Whew! We got all that prep stuff finished and now is the time for you to start recording final tracks for your project. Obviously, for the sake of time I have left out some of the more mundane details in the previous sections, that are too lengthy to discuss. I will do the same in this section as well. Honestly, I don’t know your individual engineering abilities. I like to put it on a scale of 1-10 as far as experience and abilities are concerned. 1, meaning you have never touched a recording interface or worked with recording software,  to 10, meaning you are a professional engineer and have done REAL recording work on well-known recordings and artists. If you are a 10…thanks for reading this article, though I am not sure why you would waste your time with it! If you are a 1-7 I think that you will benefit from learning “The Process”.


Once you learn how to use your DAW (recording software) and understand your audio interface and its prospective preamps, you are ready to record. I am only going to tell you 2 things about recording, and they are things I wish someone had shared with me when I started out.

The first thing is: Get it right while you are recording! Yes, it’s true that technology is amazing right now and you can fix or correct most things after it is recorded, BUT I promise you your recording will sound much better and be much easier to mix if you take the time to get good takes and good performances. Note, I did not say “perfect!” That is totally subjective and it is an always-moving target. The goal should be to get the best take possible at the time. This means getting as close to the finished sound you want from the recording up front. That means if you want a crunchy guitar sound, record it that way. If you want a really dynamic vocal, record it that way. If you want a really dry vocal, record it in a smaller more acoustically dead space.

The second thing is this: Stop recording so hot! When recording into your computer you want the levels for your instruments or voice to have plenty of headroom. This allows everything in your system to work together to give you the best possible sound. Record at moderate levels so that you are hitting your “pre-fader” meters at around -18dbfs RMS. That is not an easy thing to figure out, but in my setup, that means I don’t let any of my sources peak at more than -11dbfs. That usually gives me an average of -18dbfs. I know this is a little technical but the idea is that you do not need to record hot into your software. You may think, “when the tracks are not hot enough I can’t hear them.” What this means is that you need to turn your speakers or headphones up until they are at a level that you can hear the parts. I want your recording to be successful and sound great. I am telling you these things because they will make the biggest impact from the start.

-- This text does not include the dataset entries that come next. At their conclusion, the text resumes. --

===== config.mk =====
export PLATFORM = sky130hd
export DESIGN_NAME = v_upd_arb_flat
export DESIGN_NICKNAME = d
export VERILOG_FILES = /design/src/rtl/v_upd_arb_if.sv /design/src/rtl/v_upd_arb.sv /design/src/flat_wrapper.sv
export SDC_FILE = /design/constraint.sdc
export NUM_CORES = 1
export LEC_CHECK = 0
export CAP_MARGIN = 20
export CORE_MARGIN = 5
export CORE_UTILIZATION = 43
export CTS_CLUSTER_SIZE = 30
export DETAILED_ROUTE_END_ITERATION = 8
export HOLD_SLACK_MARGIN = 0.06
export PLACE_DENSITY = 0.72
export SYNTH_ARGS = -nofsm -noshare
export SYNTH_HDL_FRONTEND = slang
export SYNTH_SLANG_ARGS = --single-unit

===== constraint.sdc =====
create_clock -name clk -period 12.2 [get_ports clk]
set_input_delay 3.66 -clock clk [delete_from_list [all_inputs] [get_ports clk]]
set_output_delay 3.66 -clock clk [all_outputs]
set_load 0.02 [all_outputs]

===== src/rtl/v_upd_arb_if.sv =====
// Shared payload types and the requester/update bus bundle for the v update arbiter.
// Latency: n/a (type and wiring definitions only).
// Backpressure: o_req_rdy is the per-requester grant; a transfer happens on vld & rdy.
package v_pkg;
    typedef logic [7:0]  id_t;
    typedef logic [1:0]  cmd_t;
    typedef logic [15:0] key_t;
    typedef logic [7:0]  size_t;
endpackage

As for teaching you how to record properly step by step, I am going to defer to a couple of folks I mentioned in my last post. They have spent so much time and energy offering education and tutorials that I feel that it would be a disservice not to mention them. Please do yourself and your songs a favor and check out all of Graham Cochrane’s stuff at www.TheRecordingRevolution.com. He is a stand up guy and one heck of a teacher! The other person I mentioned before is Dave Pensado over at Pensado’s Place. Both of these sites are completely free and worth every second you spend on them. The other thing I will suggest to you is to use YouTube. It is an amazing resource and there are hundreds of great tutorial videos for the “how to’s” of recording audio.